--- src/rtl/pwm_sub6_pkg.sv ---
package pwm_sub6_pkg;
  localparam int ADDR_W = 4;
  localparam int NCMP   = 6;
  localparam logic [ADDR_W-1:0] ADDR_INIT = 4'd0;
  localparam logic [ADDR_W-1:0] ADDR_VAL0 = 4'd1;
  localparam logic [ADDR_W-1:0] ADDR_CTRL = 4'd7;
  localparam logic [ADDR_W-1:0] ADDR_TRIG = 4'd8;
  localparam logic [ADDR_W-1:0] ADDR_LOAD = 4'd9;
  // compare index groups feeding each trigger
  localparam logic [NCMP-1:0] TRIG0_MASK = 6'b010101;
  localparam logic [NCMP-1:0] TRIG1_MASK = 6'b101010;
  localparam int IDX_TERM = 1;
  localparam int IDX_ASET = 2;
  localparam int IDX_ACLR = 3;
  localparam int IDX_BSET = 4;
  localparam int IDX_BCLR = 5;
endpackage

--- src/rtl/pwm_sub6_regs.sv ---
module pwm_sub6_regs
  import pwm_sub6_pkg::*;
#(
  parameter int CW  = 16,
  parameter int PSW = 3
) (
  input  logic                     clk,
  input  logic                     rst_n,
  input  logic                     wr_valid,
  input  logic [ADDR_W-1:0]        wr_addr,
  input  logic [CW-1:0]            wr_data,
  input  logic                     reload,
  output logic                     run,
  output logic [PSW-1:0]           prescale,
  output logic                     en_a,
  output logic                     en_b,
  output logic                     pol_a,
  output logic                     pol_b,
  output logic [NCMP-1:0]          trig_en,
  output logic [NCMP-1:0][CW-1:0]  val_act,
  output logic [CW-1:0]            init_act,
  output logic [CW-1:0]            init_next,
  output logic                     load_ok
);
  localparam int EA_BIT = PSW + 1;
  localparam int EB_BIT = PSW + 2;
  localparam int PA_BIT = PSW + 3;
  localparam int PB_BIT = PSW + 4;

  logic [CW-1:0]           init_buf;
  logic [NCMP-1:0][CW-1:0] val_buf;
  logic                    xfer;
  logic                    load_set;

  assign xfer      = load_ok && (reload || !run);
  assign load_set  = wr_valid && (wr_addr == ADDR_LOAD) && wr_data[0];
  assign init_next = xfer ? init_buf : init_act;

  always_ff @(posedge clk) begin
    if (!rst_n) begin
      init_buf <= '0;
      val_buf  <= '0;
      init_act <= '0;
      val_act  <= '0;
      run      <= 1'b0;
      prescale <= '0;
      en_a     <= 1'b0;
      en_b     <= 1'b0;
      pol_a    <= 1'b0;
      pol_b    <= 1'b0;
      trig_en  <= '0;
      load_ok  <= 1'b0;
    end else begin
      if (xfer) begin
        init_act <= init_buf;
        val_act  <= val_buf;
      end
      if (wr_valid) begin
        if (wr_addr == ADDR_INIT) init_buf <= wr_data;
        for (int i = 0; i < NCMP; i++) begin
          if (wr_addr == ADDR_VAL0 + ADDR_W'(i)) val_buf[i] <= wr_data;
        end
        if (wr_addr == ADDR_CTRL) begin
          run      <= wr_data[0];
          prescale <= wr_data[PSW:1];
          en_a     <= wr_data[EA_BIT];
          en_b     <= wr_data[EB_BIT];
          pol_a    <= wr_data[PA_BIT];
          pol_b    <= wr_data[PB_BIT];
        end
        if (wr_addr == ADDR_TRIG) trig_en <= wr_data[NCMP-1:0];
      end
      if (load_set)  load_ok <= 1'b1;
      else if (xfer) load_ok <= 1'b0;
    end
  end
endmodule

--- src/rtl/pwm_sub6_cnt.sv ---
module pwm_sub6_cnt #(
  parameter int CW  = 16,
  parameter int PSW = 3
) (
  input  logic           clk,
  input  logic           rst_n,
  input  logic           run,
  input  logic [PSW-1:0] prescale,
  input  logic [CW-1:0]  init_next,
  input  logic [CW-1:0]  term,
  output logic [CW-1:0]  count,
  output logic           tick,
  output logic           reload
);
  localparam int PCW = (1 << PSW) - 1;

  logic [PCW-1:0] pre_cnt;
  logic [PCW:0]   limit;

  assign limit  = ({{PCW{1'b0}}, 1'b1} << prescale) - 1'b1;
  assign tick   = run && (pre_cnt == limit[PCW-1:0]);
  assign reload = tick && (count == term);

  always_ff @(posedge clk) begin
    if (!rst_n) begin
      pre_cnt <= '0;
      count   <= '0;
    end else if (!run) begin
      pre_cnt <= '0;
      count   <= init_next;
    end else begin
      pre_cnt <= tick ? '0 : pre_cnt + 1'b1;
      if (reload)    count <= init_next;
      else if (tick) count <= count + 1'b1;
    end
  end
endmodule

--- src/rtl/pwm_sub6_cmp.sv ---
module pwm_sub6_cmp
  import pwm_sub6_pkg::*;
#(
  parameter int CW = 16
) (
  input  logic                    clk,
  input  logic                    rst_n,
  input  logic                    run,
  input  logic                    tick,
  input  logic [CW-1:0]           count,
  input  logic [NCMP-1:0][CW-1:0] vals,
  input  logic [NCMP-1:0]         trig_en,
  output logic                    a_state,
  output logic                    b_state,
  output logic                    trig0,
  output logic                    trig1
);
  logic [NCMP-1:0] match;

  for (genvar g = 0; g < NCMP; g++) begin : g_match
    assign match[g] = tick && (count == vals[g]);
  end

  always_ff @(posedge clk) begin
    if (!rst_n || !run) begin
      a_state <= 1'b0;
      b_state <= 1'b0;
      trig0   <= 1'b0;
      trig1   <= 1'b0;
    end else begin
      trig0 <= |(match & trig_en & TRIG0_MASK);
      trig1 <= |(match & trig_en & TRIG1_MASK);
      if (match[IDX_ACLR])      a_state <= 1'b0;
      else if (match[IDX_ASET]) a_state <= 1'b1;
      if (match[IDX_BCLR])      b_state <= 1'b0;
      else if (match[IDX_BSET]) b_state <= 1'b1;
    end
  end
endmodule

--- src/rtl/pwm_sub6.sv ---
module pwm_sub6
  import pwm_sub6_pkg::*;
#(
  parameter int CW  = 16,
  parameter int PSW = 3
) (
  input  logic              clk,
  input  logic              rst_n,
  input  logic              wr_valid,
  output logic              wr_ready,
  input  logic [ADDR_W-1:0] wr_addr,
  input  logic [CW-1:0]     wr_data,
  output logic [CW-1:0]     count,
  output logic              pwm_a,
  output logic              pwm_b,
  output logic              trig0,
  output logic              trig1
);
  logic                    run, en_a, en_b, pol_a, pol_b, load_ok;
  logic                    tick, reload, a_state, b_state;
  logic [PSW-1:0]          prescale;
  logic [NCMP-1:0]         trig_en;
  logic [NCMP-1:0][CW-1:0] val_act;
  logic [CW-1:0]           init_act, init_next;

  assign wr_ready = 1'b1;

  pwm_sub6_regs #(.CW(CW), .PSW(PSW)) u_regs (
    .clk(clk), .rst_n(rst_n), .wr_valid(wr_valid), .wr_addr(wr_addr),
    .wr_data(wr_data), .reload(reload), .run(run), .prescale(prescale),
    .en_a(en_a), .en_b(en_b), .pol_a(pol_a), .pol_b(pol_b),
    .trig_en(trig_en), .val_act(val_act), .init_act(init_act),
    .init_next(init_next), .load_ok(load_ok)
  );

  pwm_sub6_cnt #(.CW(CW), .PSW(PSW)) u_cnt (
    .clk(clk), .rst_n(rst_n), .run(run), .prescale(prescale),
    .init_next(init_next), .term(val_act[IDX_TERM]), .count(count),
    .tick(tick), .reload(reload)
  );

  pwm_sub6_cmp #(.CW(CW)) u_cmp (
    .clk(clk), .rst_n(rst_n), .run(run), .tick(tick), .count(count),
    .vals(val_act), .trig_en(trig_en), .a_state(a_state),
    .b_state(b_state), .trig0(trig0), .trig1(trig1)
  );

  assign pwm_a = en_a ? (a_state ^ pol_a) : pol_a;
  assign pwm_b = en_b ? (b_state ^ pol_b) : pol_b;
endmodule

--- config.mk ---
export PLATFORM = sky130hd
export DESIGN_NAME = pwm_sub6
export DESIGN_NICKNAME = d
export VERILOG_FILES = /design/src/rtl/pwm_sub6_pkg.sv /design/src/rtl/pwm_sub6_regs.sv /design/src/rtl/pwm_sub6_cnt.sv /design/src/rtl/pwm_sub6_cmp.sv /design/src/rtl/pwm_sub6.sv
export SDC_FILE = /design/constraint.sdc
export NUM_CORES = 1
export LEC_CHECK = 0
export ABC_CLOCK_PERIOD_IN_PS = 4540
export BUFFER_PORTS_ARGS = -buffer_cell sky130_fd_sc_hd__buf_2
export CORE_ASPECT_RATIO = 0.6
export CORE_MARGIN = 5
export CORE_UTILIZATION = 48
export DETAILED_ROUTE_END_ITERATION = 12
export PLACE_DENSITY = 0.67
export SLEW_MARGIN = 15
export SYNTH_ARGS = -nofsm -noshare
export SYNTH_HDL_FRONTEND = slang
export SYNTH_SLANG_ARGS = --single-unit
export TNS_END_PERCENT = 100
--- constraint.sdc ---
create_clock -name clk -period 4.54 [get_ports clk]
set_input_delay 0.454 -clock clk [delete_from_list [all_inputs] [get_ports clk]]
set_output_delay 0.454 -clock clk [all_outputs]
set_load 0.005 [all_outputs]
After elaboration in Yosys (flattened, before gate mapping). Cells that the tools add are included.

Add/subtract/negate cells: 3. Equal/unequal tests: 17. Shift-type cells: 1. Mux-type cells: 8. Bitwise logic cells: 5. Reduce and logical (&&, ||, !) cells: 30.

Operators with widths (count): $eq 16x16->1 (6); $mux 16 (4); $reduce_and 2->1 (9); $add 16x1->16 const B (1); $eq 4x3->1 const B (4); $logic_and 1x1->1 (10); $reduce_or 3->1 (3); $eq 4x2->1 const B (2); $eq 4x4->1 const B (2); $add 7x1->7 const B (1); $eq 7x7->1 (1); $shl 1x3->7 const A (1); $sub 7x1->7 const B (1); $and 6x6->6 (1); $eq 4x1->1 const B (1); $logic_not 4->1 (1); $mux 1 (4); $reduce_or 2->1 (2); $ne 3x1->1 const B (1); $logic_not 1->1 (2); $logic_or 1x1->1 (2); $not 1->1 (2); $reduce_bool 2->1 (1); $xor 1x1->1 (2).

Flip-flop bits (word level): 266. Bits of input ports: 23. Output and inout port bits: 21. Logic and storage cells: 92.

Longest topological paths before layout.
Word-level depth: 10. Mapped depth: 14. Mapped depth without buffers: 9.

Cells and area by module. A second synthesis with hierarchy kept.

Cells, all modules: 1391. Area, all modules: 12315.6 um^2.

Modules (own cells, without submodules): pwm_sub6_regs (instances 1, cells each 969, area each 8851.0 um^2, seq. area each 4784.6 um^2); pwm_sub6_cnt (instances 1, cells each 252, area each 2044.5 um^2, seq. area each 460.4 um^2); pwm_sub6_cmp (instances 1, cells each 164, area each 1383.8 um^2, seq. area each 80.1 um^2); pwm_sub6 (instances 1, cells each 6, area each 36.3 um^2, seq. area each 0.0 um^2).

Least setup slack after synthesis. OpenSTA, ideal clock, no wires.

Kind: register -> register. From: register u_regs.prescale[2]. To: register u_regs.init_act[0]. Arrival: 3.071 ns. Path slack: 1.351 ns. Stages on the path, launching flop included: 14. Clock period less this slack: 3.189 ns. Cell sequence: dfxtp_1 clkbuf_1 or3_1 ha_1 clkbuf_1 nor4bb_1 a221o_1 o32ai_2 o31ai_4 and2_1 buf_4 buf_12 buf_12 mux2i_1.

Longest elaborated chain between the ends: 8.

Ends and longest elaborated chain: start, declared (line pwm_sub6_regs.sv:14) `output logic [PSW-1:0] prescale,`; start signal, assigned (line pwm_sub6_regs.sv:65) `prescale <= wr_data[PSW:1];`; $shl 1x3->7 (line pwm_sub6_cnt.sv:20) `assign limit = ({{PCW{1'b0}}, 1'b1} << prescale) - 1'b1;`; $sub 7x1->7 (line pwm_sub6_cnt.sv:20); $eq 7x7->1 (line pwm_sub6_cnt.sv:21) `assign tick = run && (pre_cnt == limit[PCW-1:0]);`; $logic_and 1x1->1 (line pwm_sub6_cnt.sv:21); $logic_and 1x1->1 (line pwm_sub6_cnt.sv:22) `assign reload = tick && (count == term);`; $logic_or 1x1->1 (line pwm_sub6_regs.sv:35) `assign xfer = load_ok && (reload || !run);`; $logic_and 1x1->1 (line pwm_sub6_regs.sv:35); $mux 16; end signal, assigned (line pwm_sub6_regs.sv:55) `init_act <= init_buf;`; end, declared (line pwm_sub6_regs.sv:21) `output logic [CW-1:0] init_act,`.

No other way between the ends. A chain may end at the register's enable or synchronous reset.

Worst setup path in the final report.
From: register u_regs.prescale[0]. To: register u_regs.val_act[31] in the netlist's numbering.

Longest elaborated chain between the ends: 7.

Ends and longest elaborated chain: $shl 1x3->7 (line pwm_sub6_cnt.sv:20); $sub 7x1->7 (line pwm_sub6_cnt.sv:20); $eq 7x7->1 (line pwm_sub6_cnt.sv:21); $logic_and 1x1->1 (line pwm_sub6_cnt.sv:21); $logic_and 1x1->1 (line pwm_sub6_cnt.sv:22); $logic_or 1x1->1 (line pwm_sub6_regs.sv:35); $logic_and 1x1->1 (line pwm_sub6_regs.sv:35); end signal, assigned (line pwm_sub6_regs.sv:56) `val_act <= val_buf;`; end, declared (line pwm_sub6_regs.sv:20) `output logic [NCMP-1:0][CW-1:0] val_act,`.

No other way between the ends.

==> impl_metrics.tcl <==
set metrics [dict create \
    avgSynthCellArea_sq_um 8.582 \
    row_count 44 \
    place_congestion 0.9035 \
    crit_fanout 37 \
    synth_compound_area_share_pct 6.983 \
    r2r_slack_ps 690 \
    grt.total_usage_pct 23.89 \
    crit_type "reg -> reg" \
    cts.sinks 266 \
    hold_slack_ps 292.7 \
    cts_buffers 26 \
    synth_top_cell_by_area "dfxtp_1" \
    multi_input_area_sq_um 6090 \
    h-tree-depth 1 \
    synth_fp_nets 1427 \
    coreArea_sq_um 24440 \
    syn_to_final_growth_pct 9.803 \
    dp_hpwl_um 22810 \
    initial_utilization_pct 49.19 \
    finalMaxSlewViolations 0 \
    fp.dieW_um 214.3 \
    grt_pass1_vias 8842 \
    synth-async-reset-ratio_pct 0 \
    num_vias 9615 \
    rsz0062_at_grt "no" \
    die_area_sq_um 28420 \
    placed_cell_area_sq_um 12310 \
    synth_top_area_share_pct 44.29 \
    min_path_cells 3 \
    fin_crit_sh_pct 84.89 \
    tns_ps 0 \
    crit_path_end_kind "flop" \
    nFillCells 2261 \
    routedWlPerCell_um 20.41 \
    vias_per_cell 5.558 \
    postCtsSetupBuffers 0 \
    fin_util_pct 54.01 \
    cp-start-kind "flop" \
    drive_above_1_share_pct 9.097 \
    ys_seq_area_share_pct 44.29 \
    fin_skew_ps 16.47 \
    synthMuxAreaShare_pct 14.60 \
    powerDensity_nw_per_um2 361.1 \
    clockBufferDepth 3 \
    synthXorXnorAreaFrac_pct 8.232 \
    synth_cells 1401 \
    die_h_um 132.6 \
    synth_area_sq_um 12020 \
    yosys.area_share.simple_pct 20.29 \
    clock.fmax_mhz 259.5 \
    synth_adder_area_share_pct 0.3122 \
    path_clk_slew_ps 60 \
    grt_max_degree 93 \
    min_period_ps 3854 \
    finalWorstSetupSlack_ps 686.2 \
    power.leakage_nw 4.818 \
    route.detailed.drc 0 \
    tightest_slew_ps 1181 \
    hold_path_class "in -> reg" \
    worst_r2r_endpoint "u_regs.val_act[31]" \
    timing.rr.start "u_regs.prescale[0]" \
    ir_drop_uv 265.2 \
    synth_top_family_by_area "simple AND/OR/NAND/NOR gates" \
    yosysWarnings 0 \
    place_ws_ps 770.7 \
    clk_latency_ps 550 \
    hold_end "u_regs.val_buf[62]" \
    cp.required_ps 5010 \
    cts_tree "done" \
    drt-initial-drc-count 1016 \
    synthTopCellsByArea "dfxtp_1 (44%), mux2i_1 (14%), nand2_1 (13%), xnor2_1 (4.5%), xor2_1 (3.7%)" \
    grt-ovfl-total 0 \
    finalSetupViolations 0 \
    min_from "wr_data[14]" \
    reg2reg_depth 10 \
    cts_root_buf "clkbuf_16" \
    synthFlopType "dfxtp_1" \
    cts_hold_buf 0 \
    synth_edf_count 0 \
    grt_pass1_wl_um 53190 \
    synth.distinct_cells 59 \
    drt_first_pass_iters 7 \
    portBuffers 42 \
    status "complete, no violations" \
    finalHoldViolations 0 \
    cap_violations 0 \
    antenna_found_initial 0 \
    final_cell_area_sq_um 13200 \
    ys_seq_elements 266 \
    cts_resized 0 \
    routed_wirelength_um 35310 \
    ant_nets 0 \
    worstPathArrival_ps 4320 \
    seq_area_sq_um 5325 \
    ios 44 \
    slew_headroom_pct 19.26 \
    nets 1413 \
]
==> placed cells by master, fill, tap and decap left out, types with 4 or more instances in the layout <==
cell       synthesis  routed
nand2_1          417     417
dfxtp_1          266     266
mux2i_1          172     172
a21oi_1           88      88
nor2_1            70      70
xnor2_1           62      62
xor2_1            51      51
buf_2              1      41
buf_4              5      28
clkbuf_16          0      27
nand4_1           19      19
nor4_1            19      19
nand3_1           16      16
o21ai_0           11      11
or3_1              8       8
clkbuf_8           0       8
inv_1              8       7
a32o_1             7       7
clkbuf_1          93       6
nor3_1             6       5
and2_1             5       4
and4_1             4       4
==> stage by stage <==
stage                     total power [mW]  cells
final                                4.767   1730
after global routing                 4.917   1729
after CTS                            4.800   1729
after detailed placement             2.593   1681
after global placement               2.591   1681
after floorplan                      2.521   1401
==> worst max path at each step <==
| stage | depth (start not counted) | from | endpoint |
|---|---|---|---|
| 2_1_floorplan | 13 | u_regs.prescale[2] | u_regs.init_act[0] |
| 3_3_place_gp | 10 | u_regs.prescale[0] | u_regs.init_act[3] |
| 3_5_place_dp | 10 | u_regs.prescale[0] | u_regs.val_act[31] |
| 4_1_cts | 10 | u_regs.prescale[0] | u_regs.val_act[4] |
| 5_1_grt | 10 | u_regs.prescale[0] | u_regs.val_act[12] |
| 6_report | 10 | u_regs.prescale[0] | u_regs.val_act[31] |
==> kinds of logic after synthesis <==
kind of cell / after synthesis
buf+inv: 122
flops: 266
mux: 175
simple gates: 584
compound gates: 137
fa+ha+maj: 3
xor+xnor: 113
other cells: 1
==> per-layer routing <==
| layer | up-vias | track usage [%] | wire [um] |
|---|---|---|---|
| met5 | - | 0 | 0 |
| met4 | 0 | 5.256 | 847 |
| met3 | 58 | 7.306 | 3821 |
| met2 | 381 | 33.17 | 14010 |
| met1 | 4551 | 36.20 | 16640 |
| li1 | 4625 | - | - |
==> worst max-delay path: stages, from the launching register on <==
cell and delay (ps):
dfxtp_1 480, inv_1 100, or3_1 350, ha_1 290
xnor2_1 220, xnor2_1 110, a2111o_1 510, o31ai_4 490
and2_4 570, buf_12 340, mux2i_1 250
==> layout make-up <==
class | instances | share of cell area, %
Timing Repair Buffer | 72 | 3.535
Multi-Input combinational cell | 1013 | 46.13
Inverter | 8 | 0.2464
Clock buffer | 41 | 6.123
Tap cell | 322 | 3.052
Clock inverter | 7 | 0.5592
Antenna cell | 1 | 0.01896
Sequential cell | 266 | 40.34
==> report_power, final <==
group / total [mW] / switching (mW) / internal (mW) / leakage (nW)
Clock: 2.22 / 0.940 / 1.28 / 0.432
Combinational: 0.188 / 0.146 / 0.0413 / 2.24
Sequential: 2.36 / 0.00917 / 2.35 / 2.14
Total: 4.77 / 1.10 / 3.67 / 4.82
==> Yosys cell counts (all sizes together) (3+ instances only) <==
master	instances
and3	3
a21oi	88
xor2	51
or3	8
xnor2	62
nor4	19
and2	5
nand4	19
buf	21
inv	8
nor2	70
nand2	417
nor3b	5
ha	3
and4	4
o22ai	3
nand3	16
a32o	7
dfxtp	266
nor3	6
clkbuf	93
mux2	3
a32oi	3
o21ai	12
a31oi	3
mux2i	172
nand3b	3
==> state kept, by name, summed over array words and instances, names as in the netlist, 3 cells and up <==
| signal | flops |
|---|---|
| u_cnt.count | 16 |
| u_cnt.pre_cnt | 7 |
| u_regs.init_act | 16 |
| u_regs.init_buf | 16 |
| u_regs.prescale | 3 |
| u_regs.trig_en | 6 |
| u_regs.val_act | 96 |
| u_regs.val_buf | 96 |
Power figures use the tool's default switching activity.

Your assignment: Keep both end lines and retype everything in the records above from the line containing "localparam logic [ADDR_W-1:0] ADDR_INIT" through the line containing "localparam logic [ADDR_W-1:0] ADDR_LOAD", exactly, with nothing else.

Solution for this task:
  localparam logic [ADDR_W-1:0] ADDR_INIT = 4'd0;
  localparam logic [ADDR_W-1:0] ADDR_VAL0 = 4'd1;
  localparam logic [ADDR_W-1:0] ADDR_CTRL = 4'd7;
  localparam logic [ADDR_W-1:0] ADDR_TRIG = 4'd8;
  localparam logic [ADDR_W-1:0] ADDR_LOAD = 4'd9;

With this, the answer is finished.